=== Section Start ===
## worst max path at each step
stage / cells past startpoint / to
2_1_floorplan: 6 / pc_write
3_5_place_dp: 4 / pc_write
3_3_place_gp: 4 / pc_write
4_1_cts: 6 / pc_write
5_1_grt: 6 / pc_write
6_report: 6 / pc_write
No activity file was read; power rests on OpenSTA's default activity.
`config.mk`:
```
export PLATFORM = sky130hd
export DESIGN_NAME = traffic_phase_controller
export DESIGN_NICKNAME = d
export VERILOG_FILES = /design/src/rtl/traffic_phase_controller.sv
export SDC_FILE = /design/constraint.sdc
export NUM_CORES = 1
export LEC_CHECK = 0
export BUFFER_PORTS_ARGS = -buffer_cell sky130_fd_sc_hd__buf_2
export CAP_MARGIN = 20
export CORE_MARGIN = 8
export CORE_UTILIZATION = 30
export DETAILED_ROUTE_END_ITERATION = 12
export SKIP_CTS_REPAIR_TIMING = 1
export SYNTH_ARGS = -nofsm -noshare
export SYNTH_HDL_FRONTEND = slang
export SYNTH_SLANG_ARGS = --single-unit
```
`constraint.sdc`:
```
create_clock -name clk -period 2.1 [get_ports clk]
set_input_delay 0.63 -clock clk [delete_from_list [all_inputs] [get_ports clk]]
set_output_delay 0.63 -clock clk [all_outputs]
set_load 0.01 [all_outputs]
```
--- src/rtl/counter_sequencer_if.sv ---
// Bundle between a job requester / counter datapath and counter_sequencer.
// The slave side is the sequencer; the master side is the requester plus the counter feedback.
interface counter_sequencer_if #(
    parameter int unsigned WIDTH = 8
);
    logic             start;
    logic [WIDTH-1:0] target;
    logic             pause;
    logic             abort;
    logic [WIDTH-1:0] cnt_value;
    logic             cnt_en;
    logic             cnt_clr;
    logic             busy;
    logic             done;
    logic             aborted;

    modport master (
        output start,
        output target,
        output pause,
        output abort,
        output cnt_value,
        input  cnt_en,
        input  cnt_clr,
        input  busy,
        input  done,
        input  aborted
    );

    modport slave (
        input  start,
        input  target,
        input  pause,
        input  abort,
        input  cnt_value,
        output cnt_en,
        output cnt_clr,
        output busy,
        output done,
        output aborted
    );
endinterface

--- src/rtl/counter_sequencer.sv ---
// Job controller for an external counter: clear it, then enable it for exactly
// the latched target number of cycles, with pause, abort and a start/done handshake.
module counter_sequencer #(
    parameter int unsigned WIDTH = 8
) (
    input  logic               i_clk,
    input  logic               i_rst_n,
    counter_sequencer_if.slave io_bus
);

    typedef enum logic [1:0] {
        StIdle,
        StClear,
        StRun,
        StDone
    } state_e;

    state_e           r_state;
    state_e           w_state_next;
    logic [WIDTH-1:0] r_target;
    logic [WIDTH-1:0] w_target_next;
    logic             r_aborted;
    logic             w_aborted_next;
    logic             w_cnt_en;
    logic             w_last;

    // Terminal compare: the enabled cycle where the counter reads target-1 brings it to target.
    assign w_last = (io_bus.cnt_value == (r_target - WIDTH'(1)));

    always_ff @(posedge i_clk or negedge i_rst_n) begin
        if (!i_rst_n) begin
            r_state   <= StIdle;
            r_target  <= '0;
            r_aborted <= 1'b0;
        end else begin
            r_state   <= w_state_next;
            r_target  <= w_target_next;
            r_aborted <= w_aborted_next;
        end
    end

    always_comb begin
        w_state_next   = r_state;
        w_target_next  = r_target;
        w_aborted_next = 1'b0;
        w_cnt_en       = 1'b0;
        unique case (r_state)
            StIdle: begin
                // A simultaneous abort is ignored here, so start always wins.
                if (io_bus.start) begin
                    w_target_next = io_bus.target;
                    w_state_next  = (io_bus.target == '0) ? StDone : StClear;
                end
            end
            StClear: begin
                if (io_bus.abort) begin
                    w_state_next   = StIdle;
                    w_aborted_next = 1'b1;
                end else begin
                    w_state_next = StRun;
                end
            end
            StRun: begin
                w_cnt_en = !io_bus.pause && !io_bus.abort;
                if (io_bus.abort) begin
                    w_state_next   = StIdle;
                    w_aborted_next = 1'b1;
                end else if (w_cnt_en && w_last) begin
                    w_state_next = StDone;
                end
            end
            StDone: begin
                w_state_next = StIdle;
            end
            default: begin
                w_state_next = StIdle;
            end
        endcase
    end

    assign io_bus.cnt_en  = w_cnt_en;
    assign io_bus.cnt_clr = (r_state == StClear);
    assign io_bus.busy    = (r_state == StClear) || (r_state == StRun);
    assign io_bus.done    = (r_state == StDone);
    assign io_bus.aborted = r_aborted;

endmodule

--- src/flat_wrapper.sv ---
// flat-port wrapper written by rule: the top's interface ports become plain ports
module counter_sequencer_flat 
#(
    parameter int unsigned WIDTH = 8
)
  (i_clk, i_rst_n, io_bus_start, io_bus_target, io_bus_pause, io_bus_abort, io_bus_cnt_value, io_bus_cnt_en, io_bus_cnt_clr, io_bus_busy, io_bus_done, io_bus_aborted);
  counter_sequencer_if #(.WIDTH(WIDTH)) io_bus_i ();
  input  logic i_clk;
  input  logic i_rst_n;
  input wire logic [$bits(io_bus_i.start)-1:0] io_bus_start;
  input wire logic [$bits(io_bus_i.target)-1:0] io_bus_target;
  input wire logic [$bits(io_bus_i.pause)-1:0] io_bus_pause;
  input wire logic [$bits(io_bus_i.abort)-1:0] io_bus_abort;
  input wire logic [$bits(io_bus_i.cnt_value)-1:0] io_bus_cnt_value;
  output wire logic [$bits(io_bus_i.cnt_en)-1:0] io_bus_cnt_en;
  output wire logic [$bits(io_bus_i.cnt_clr)-1:0] io_bus_cnt_clr;
  output wire logic [$bits(io_bus_i.busy)-1:0] io_bus_busy;
  output wire logic [$bits(io_bus_i.done)-1:0] io_bus_done;
  output wire logic [$bits(io_bus_i.aborted)-1:0] io_bus_aborted;
  assign io_bus_i.start = io_bus_start;
  assign io_bus_i.target = io_bus_target;
  assign io_bus_i.pause = io_bus_pause;
  assign io_bus_i.abort = io_bus_abort;
  assign io_bus_i.cnt_value = io_bus_cnt_value;
  assign io_bus_cnt_en = io_bus_i.cnt_en;
  assign io_bus_cnt_clr = io_bus_i.cnt_clr;
  assign io_bus_busy = io_bus_i.busy;
  assign io_bus_done = io_bus_i.done;
  assign io_bus_aborted = io_bus_i.aborted;
  counter_sequencer #(.WIDTH(WIDTH)) u_core (.i_clk(i_clk), .i_rst_n(i_rst_n), .io_bus(io_bus_i));
endmodule
--- config.mk ---
export PLATFORM = sky130hd
export DESIGN_NAME = counter_sequencer_flat
export DESIGN_NICKNAME = d
export VERILOG_FILES = /design/src/rtl/counter_sequencer_if.sv /design/src/rtl/counter_sequencer.sv /design/src/flat_wrapper.sv
export SDC_FILE = /design/constraint.sdc
export NUM_CORES = 1
export LEC_CHECK = 0
export ABC_CLOCK_PERIOD_IN_PS = 2400
export CAP_MARGIN = 10
export CORE_MARGIN = 3
export CORE_UTILIZATION = 45
export CTS_CLUSTER_SIZE = 28
export DETAILED_ROUTE_END_ITERATION = 8
export PLACE_DENSITY = 0.84
export SLEW_MARGIN = 20
export SYNTH_ARGS = -nofsm -noshare
export SYNTH_HDL_FRONTEND = slang
export SYNTH_SLANG_ARGS = --single-unit
--- constraint.sdc ---
create_clock -name i_clk -period 2.4 [get_ports i_clk]
set_input_delay 0.24 -clock i_clk [delete_from_list [all_inputs] [get_ports i_clk]]
set_output_delay 0.24 -clock i_clk [all_outputs]
set_load 0.01 [all_outputs]
After elaboration in Yosys (flattened, before gate mapping):

Cells that the tools add are included.

* $add $sub $neg: 1
* multipliers: 0
* divide/modulo/power cells: 0
* order comparisons: 0
* equal/unequal tests: 6
* shifts and indexed selects: 0
* multiplexer cells: 9
* bitwise gates (word level): 0
* reductions and logical operators: 10

Operator list (count)
* $mux W2: 5
* $eq A8 B8 Y1: 1
* $logic_not A8 Y1: 1
* $pmux W2 S4: 1
* $sub A8 B1 Y8 const B: 1
* $eq A2 B2 Y1 const B: 2
* $reduce_and A2 Y1: 2
* $mux W1: 3
* $ne A3 B2 Y1 const B: 1
* $eq A2 B1 Y1 const B: 1
* $logic_and A1 B1 Y1: 2
* $logic_not A1 Y1: 2
* $logic_not A2 Y1: 1
* $ne A2 B2 Y1 const B: 1
* $reduce_or A2 Y1: 1
* $logic_or A1 B1 Y1: 1

* register bits after elaboration: 11
* latch bits: 0
* memory bits (writable): 0
* ROM bits: 0
* input port bits: 21
* output and inout port bits: 5
* word-level logic and storage cells: 29
* memories kept: 0

Logic depth before layout (Yosys ltp):

* depth after elaboration: 6
* gate-level depth with buffers: 7
* gate-level depth less buffers: 7

Worst setup path before layout:

No wires, ideal clock.

* path kind: reg2reg
* from: reg u_core.r_target[0]
* to: reg u_core.r_state[1]
* setup time: 0.082 ns
* data arrival time: 1.639 ns
* data required time: 2.318 ns
* slack: 0.679 ns
* stages on the path, launching flop included: 8
* buffers on the path: 0
* clock period less this slack: 1.721 ns
* cell sequence: dfrtp_1 > inv_1 > ha_1 > a21oi_1 > a311o_1 > a2111oi_4 > o21ai_1 > a22oi_2

* word-level cells in the longest chain between the ends: 5

RTL lines
* start, declared: line counter_sequencer.sv:20 `logic [WIDTH-1:0] r_target;`
* start signal, assigned: line counter_sequencer.sv:37 `r_target <= w_target_next;`
* $sub A8 B1 Y8: line counter_sequencer.sv:28 `assign w_last = (io_bus.cnt_value == (r_target - WIDTH'(1)));`
* $eq A8 B8 Y1: line counter_sequencer.sv:28
* $logic_and A1 B1 Y1: line counter_sequencer.sv:68 `end else if (w_cnt_en && w_last) begin`
* $ne A3 B2 Y1 (no source line)
* $reduce_and A2 Y1 (no source line)
* end signal, assigned: line counter_sequencer.sv:32 `r_state <= StIdle;`
* end signal, assigned: line counter_sequencer.sv:36 `r_state <= w_state_next;`
* end, declared: line counter_sequencer.sv:18 `state_e r_state;`

No other way between the ends.
A chain may end at the register's enable or synchronous reset.

Worst setup path after layout:

* from: reg u_core.r_state[0]
* to: out io_bus_cnt_en

* word-level cells in the longest chain between the ends: 2

RTL lines
* $eq A2 B2 Y1: line counter_sequencer.sv:47 `unique case (r_state)`
* $mux W1: line counter_sequencer.sv:47
* end, declared: line flat_wrapper.sv:15 `output wire logic [$bits(io_bus_i.cnt_en)-1:0] io_bus_cnt_en;`

No other way between the ends.

==> results_dict.tcl <==
set metrics [dict create \
    status "finished clean" \
    areaGrowthSynthToFinish_pct 36.73 \
    vias_per_cell 5.272 \
    fin_nets 140 \
    avgRoutedWirePerCell_um 12.90 \
    grt_max_degree 12 \
    start_util_pct 51.23 \
    critical_path_class "register to primary output" \
    place_area_sq_mm 0.001115 \
    path_clk_slew_ps 70 \
    crit_slowest_cell "clkdlybuf4s50_1" \
    setup_viol 0 \
    dieArea_sq_mm 0.002407 \
    h-tree-depth 1 \
    max_freq_mhz 523.8 \
    place_ws_ps 356.6 \
    finalWorstSetupSlack_ps 491.0 \
    stdcell_area_sq_mm 0.001141 \
    clock_path_buffers 2 \
    power_uw 1251 \
    start_kind "register" \
    ctsResizeCount 0 \
    die_x_um 49.07 \
    fill_cells 137 \
    drive_gt1_share_pct 13.39 \
    rr_endpoint "u_core.r_state[1]$_DFFE_PN0P_" \
    yosys_warnings 0 \
    worst-path-buf-inv 2 \
    finalWirelength_mm 1.755 \
    grt_pass1_wl_mm 3.187 \
    ys_seq_area_share_pct 32.98 \
    syn_area_sq_um 834.6 \
    cts_tree "built" \
    grt_pass1_vias 740 \
    reg2reg_slack_ps 500 \
    critPathMaxFanout 4 \
    cts_buffers 3 \
    avgSynthCellArea_sq_um 10.05 \
    via_count 717 \
    crit_family "buffers and inverters" \
    endpoint_kind "primary output" \
    reg2regPathDepth 7 \
    core_sq_mm 0.001629 \
    grtUsageTotal_pct 17.33 \
    cp_data_arrival_time_ps 1670 \
    place_hpwl_mm 1.467 \
    pin_count 26 \
    critPathMaxStageDelay_ps 530 \
    clock_latency_ps 270 \
    dr.pass1.iters 3 \
    finalCriticalPeriod_ps 1909 \
    postCtsHoldBufs 0 \
    grt-ovfl-total 0 \
    whs_ps 304.4 \
    drc 0 \
    die_h_um 49.07 \
    maxCapViolations 0 \
    rows 14 \
    root_buffer "clkbuf_4" \
    cts_setup_buffers 0 \
    io_buffer_count 25 \
    crit_path_cell_trace "inv_1 -> ha_1 -> and2_1 -> clkdlybuf4s50_1" \
    drt_iter0_markers 5 \
    rsz0062_at_grt "false" \
    syn-instance-count 83 \
    fin_skew_ps 1.997 \
    place.gp.congestion 0.7415 \
    clock-sinks 11 \
    cellPowerDensity_mw_per_mm2 1097 \
    regToRegStartpoint "u_core.r_target[0]$_DFFE_PN0P_" \
    vdd_drop_max_uv 690.9 \
    timing.final.crit_share_pct 79.54 \
    slew_violations 0 \
    tightest_slew_ps 505.7 \
    synth_fp_nets 110 \
    ant_nets 0 \
    hp-class "primary input to async pin" \
    slew_headroom_pct 65.99 \
    antenna_found_initial 0 \
    diodes 0 \
    setup_tns_ps 0 \
    cp_data_required_time_ps 2160 \
    leakage_uw 0.0004543 \
    crit_start "u_core.r_state[0]$_DFFE_PN0P_" \
    ys_types 29 \
    synth-seq-cells 11 \
    hold_violations 0 \
]
area by class of cell:
class / count / area (sq um) / area share, %
inverters: 5 / 18.77 / 1.645
well taps: 24 / 30.03 / 2.632
multi-input cells: 67 / 540.5 / 47.37
clock buffers: 4 / 26.28 / 2.303
flip-flops and latches: 11 / 275.3 / 24.12
repair buffers: 25 / 250.2 / 21.93
worst reg2reg max path, cell delays in order (launching register included):
cell       delay, ps
dfrtp_1          420
inv_1             70
ha_1             270
a21oi_1           70
a311o_1          360
a2111oi_4        300
o21ai_1          160
a22oi_2          180
worst max path at each step:
stage                                    endpoint  slack (ps)  cells after the start
global placement    u_core.r_state[1]$_DFFE_PN0P_         410                      7
detailed placement  u_core.r_state[1]$_DFFE_PN0P_         360                      7
finish                              io_bus_cnt_en         490                      4
global route        u_core.r_state[1]$_DFFE_PN0P_         370                      7
CTS                                 io_bus_cnt_en         480                      4
floorplan           u_core.r_state[1]$_DFFE_PN0P_         680                      7
sequential cells by signal (all words and copies together), names as in the netlist:
signal	flops
u_core.r_state	2
u_core.r_target	8
u_core.io_bus.aborted	1
Yosys cell counts:
master	count	area share (%)
or4_1	1	0.90
xor2_1	5	5.2
o21ai_1	1	0.60
nor4_1	4	3.0
nor3_1	1	0.60
a311o_1	1	1.2
or2_1	2	1.5
xnor2_1	4	4.2
o31ai_1	1	0.90
a22oi_2	1	1.5
and2_1	3	2.2
a21oi_1	4	2.4
nand2b_1	3	2.2
a31oi_1	1	0.75
nand3b_1	1	0.90
o31a_1	1	1.0
inv_1	5	2.2
or2_4	1	1.0
nor2_1	7	3.1
nand2_1	2	0.90
a2111oi_4	1	3.3
dfrtp_1	11	33
mux2_2	8	11
a21boi_0	1	0.90
nor2b_1	3	2.2
nor4_2	1	1.5
ha_1	6	9.0
nor4bb_1	1	1.2
nand4_1	2	1.5
logic make-up after synthesis:
group	count (synthesis)	share of synthesized area (%)
fa+ha+maj	6	8.995
mux	8	10.80
simple gates	32	22.94
compound gates	12	12.59
flops	11	32.98
xor+xnor	9	9.445
buf+inv	5	2.249
cells in the final DEF (no fill, tap or decap), types with 2 or more instances in the layout:
master / instances
nor4_1: 4
or2_1: 2
nand4_1: 2
clkdlybuf4s50_1: 25
xnor2_1: 4
nor2_1: 7
dfrtp_1: 11
and2_1: 3
nor2b_1: 3
nand2_1: 2
clkbuf_4: 3
nand2b_1: 3
xor2_1: 5
mux2_2: 8
a21oi_1: 4
ha_1: 6
inv_1: 5
power by group:
part / leakage, uW / switching [uW] / internal, uW / total [uW]
clock: 0.0000150 / 62.5 / 64.3 / 127
sequential: 0.000131 / 119 / 280 / 399
combinational: 0.000308 / 332 / 393 / 726
stage by stage:
step                      util [%]  cells
after floorplan                  -     83
after global placement       68.43    132
after detailed placement     68.43    132
after CTS                    70.05    136
after global routing         70.05    136
final                        70.05    136
per-layer routing:
metal | part of all wire, % | GRT usage [%]
met1 | 45 | 19.85
met2 | 49 | 30.13
met3 | 3.0 | 2.752
met4 | 2.4 | 9.953
met5 | 0 | 0
Power figures use the tool's default switching activity.
==> RTL change 1: new RTL, config.mk and constraints unchanged <==
Reset style: synchronous (`i_rst_n`), changed in one clocked block.
--- a/src/rtl/counter_sequencer.sv
+++ b/src/rtl/counter_sequencer.sv
@@ -27,7 +27,7 @@
     // Terminal compare: the enabled cycle where the counter reads target-1 brings it to target.
     assign w_last = (io_bus.cnt_value == (r_target - WIDTH'(1)));
 
-    always_ff @(posedge i_clk or negedge i_rst_n) begin
+    always_ff @(posedge i_clk) begin
         if (!i_rst_n) begin
             r_state   <= StIdle;
             r_target  <= '0;
Behaviour: differs if i_rst_n is asserted again (counterexample within 4 cycles, from zero or initial values and one cycle with i_rst_n low); with i_rst_n held inactive, the same outputs for 10 cycles.
==> RTL change 1 against the unedited design <==
- sequential cell count is the same
- cell area shrank 4.6%
- non-clock buffer count up 1
- worst setup slack lost 0.13 ns
- synthesized area shrank 4.6%
- core utilization shrank 1.0 points
- wire length up 12%
Power is not compared: it rests on default switching activity, and its combinational part moved more than twofold at a synthesized area within 25%.
==> RTL change 1: results (changes against the unedited design) <==
relative max-transition margin 72.5% (was 66.0%); layout cell share with drive strength beyond 1 5.65% (was 13.4%); Iteration-0 DRC Markers 12 (was 5); multiplexer share of the synthesized area 1.26% (was 10.8%); Synth Area in Adders 9.43% (was 9.00%); outcome completed (unchanged); Avg WL per Cell 14.0 um (was 12.9 um); total number of vias 801 (was 717); Area contributors post-synth dfxtp_1, ha_1, a21boi_0, nand3_1, xnor2_1 (was dfrtp_1, mux2_2, ha_1, xor2_1, xnor2_1); post-synthesis compound-gate area fraction 18.6% (was 12.6%); final WL 1960 um (was 1760 um); Post-synth ARST share 0% (was 100%); Synth Area in XOR/XNOR 11.0% (was 9.45%); dominant synthesized flop cell dfxtp_1 (was dfrtp_1); CP arrival 2.24 ns (was 1.67 ns); Fillers 144 (was 137); pre-CTS setup slack 0.361 ns (was 0.357 ns); CP max FO 5 (was 4); first-pass GRT wire length 3060 um (was 3190 um); vias in the first global route 755 (was 740); Clock Skew 0.00485 ns (was 0.00200 ns); GPL Wtd Cong 0.844 (was 0.742); Nets 152 (was 140); post-CTS sizing 0 (unchanged); placed insts 136 (was 132); Net Count, Synth 124 (was 110); most frequent cells after synthesis nand2_1, dfxtp_1, nand3_1 (was dfrtp_1, mux2_2, nor2_1); syn_area_per_cell 8.20 um2 (was 10.1 um2); library cells used by synthesis 31 (was 29); Slowest Stage Delay on Critical Path 0.55 ns (was 0.53 ns); Placement Cell Area 0.00106 mm2 (was 0.00111 mm2); drt first pass iters 4 (was 3)
RTL change 1: cell types whose count changed after synthesis, sizes merged, moves of 3 or more:
cell / before / now
dfxtp: 0 / 11
mux2: 8 / 0
clkbuf: 0 / 3
nor4: 5 / 2
a21boi: 1 / 8
a21oi: 4 / 1
or2: 3 / 0
nand2: 2 / 13
dfrtp: 11 / 0
nand3: 0 / 11
RTL change 1: worst paths after layout:
| kind | start | endpoint | slack [ns] | cells past startpoint |
|---|---|---|---|---|
| max | u_core.r_target[0] | u_core.r_state[1] | 0.36 | 5 |
| min | u_core.r_target[7] | u_core.r_target[7] | 0.50 | 2 |
| max reg2reg | u_core.r_target[0] | u_core.r_state[1] | 0.36 | 5 |
| min reg2reg | u_core.r_target[7] | u_core.r_target[7] | 0.50 | 2 |
RTL change 1: power by group:
group | internal [mW] | switching [mW] | leakage, nW
Sequential | 0.208 | 0.0335 | 0.0903
Combinational | 0.160 | 0.148 | 0.313
Clock | 0.0642 | 0.0561 | 0.0150
Total | 0.432 | 0.238 | 0.419
RTL change 1: area by class of cell:
type	instances	area (um2)	area share, %
clock buffer	4	26.3	2.41
sequential	11	220	20.2
tap	16	20.0	1.84
inverter	4	15.0	1.38
multi-input combinational	79	549	50.5
timing repair buffer	26	258	23.7
RTL change 1: worst max-delay path, delay by kind of cell (launching register included):
| family | cells | cell delay (ns) |
|---|---|---|
| AO/OA/AOI/OAI | 2 | 0.55 |
| flip-flops | 1 | 0.35 |
| multiplexers | 1 | 0.22 |
| AND/OR/NAND/NOR | 2 | 0.84 |
RTL change 1: per-layer routing:
layer	up-vias	wire, um	GRT usage, %
li1	398	-	-
met1	362	859	21.5
met2	39	939	33.2
met3	2	151	4.51
met4	0	12	7.53
met5	-	0	0
==> RTL change 2: new RTL, same flow settings <==
Made on the original files. `WIDTH` is set to 8 in 3 places; all go to 6.
--- a/src/rtl/counter_sequencer_if.sv
+++ b/src/rtl/counter_sequencer_if.sv
@@ -1,7 +1,7 @@
 // Bundle between a job requester / counter datapath and counter_sequencer.
 // The slave side is the sequencer; the master side is the requester plus the counter feedback.
 interface counter_sequencer_if #(
-    parameter int unsigned WIDTH = 8
+    parameter int unsigned WIDTH = 6
 );
     logic             start;
     logic [WIDTH-1:0] target;
--- a/src/rtl/counter_sequencer.sv
+++ b/src/rtl/counter_sequencer.sv
@@ -1,7 +1,7 @@
 // Job controller for an external counter: clear it, then enable it for exactly
 // the latched target number of cycles, with pause, abort and a start/done handshake.
 module counter_sequencer #(
-    parameter int unsigned WIDTH = 8
+    parameter int unsigned WIDTH = 6
 ) (
     input  logic               i_clk,
     input  logic               i_rst_n,
--- a/src/flat_wrapper.sv
+++ b/src/flat_wrapper.sv
@@ -1,7 +1,7 @@
 // flat-port wrapper written by rule: the top's interface ports become plain ports
 module counter_sequencer_flat 
 #(
-    parameter int unsigned WIDTH = 8
+    parameter int unsigned WIDTH = 6
 )
   (i_clk, i_rst_n, io_bus_start, io_bus_target, io_bus_pause, io_bus_abort, io_bus_cnt_value, io_bus_cnt_en, io_bus_cnt_clr, io_bus_busy, io_bus_done, io_bus_aborted);
   counter_sequencer_if #(.WIDTH(WIDTH)) io_bus_i ();
Interface: changed (resized io_bus_cnt_value and io_bus_target); port bits go from 26 to 22. No check against the original RTL was run, so the function may have changed too.
==> RTL change 2 against the unedited design <==
- cell area down 21%
- sequential cell count down 2
- worst setup slack worse by 0.14 ns
- via count down 26%
- total power down 20%
- sequential power down 23%
- synthesized area down 23%
- sequential share of layout area up 0.98 points
- largest cell class unchanged
- global-route usage down 2.2 points
- wire length down 28%
- die area down 20%
- first-iteration DRC count up 20%
- critical path depth up 1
=== Section End ===
Check each line of the entries above for the string "side", and return those that contain it.

[Answer]
// The slave side is the sequencer; the master side is the requester plus the counter feedback.
 // The slave side is the sequencer; the master side is the requester plus the counter feedback.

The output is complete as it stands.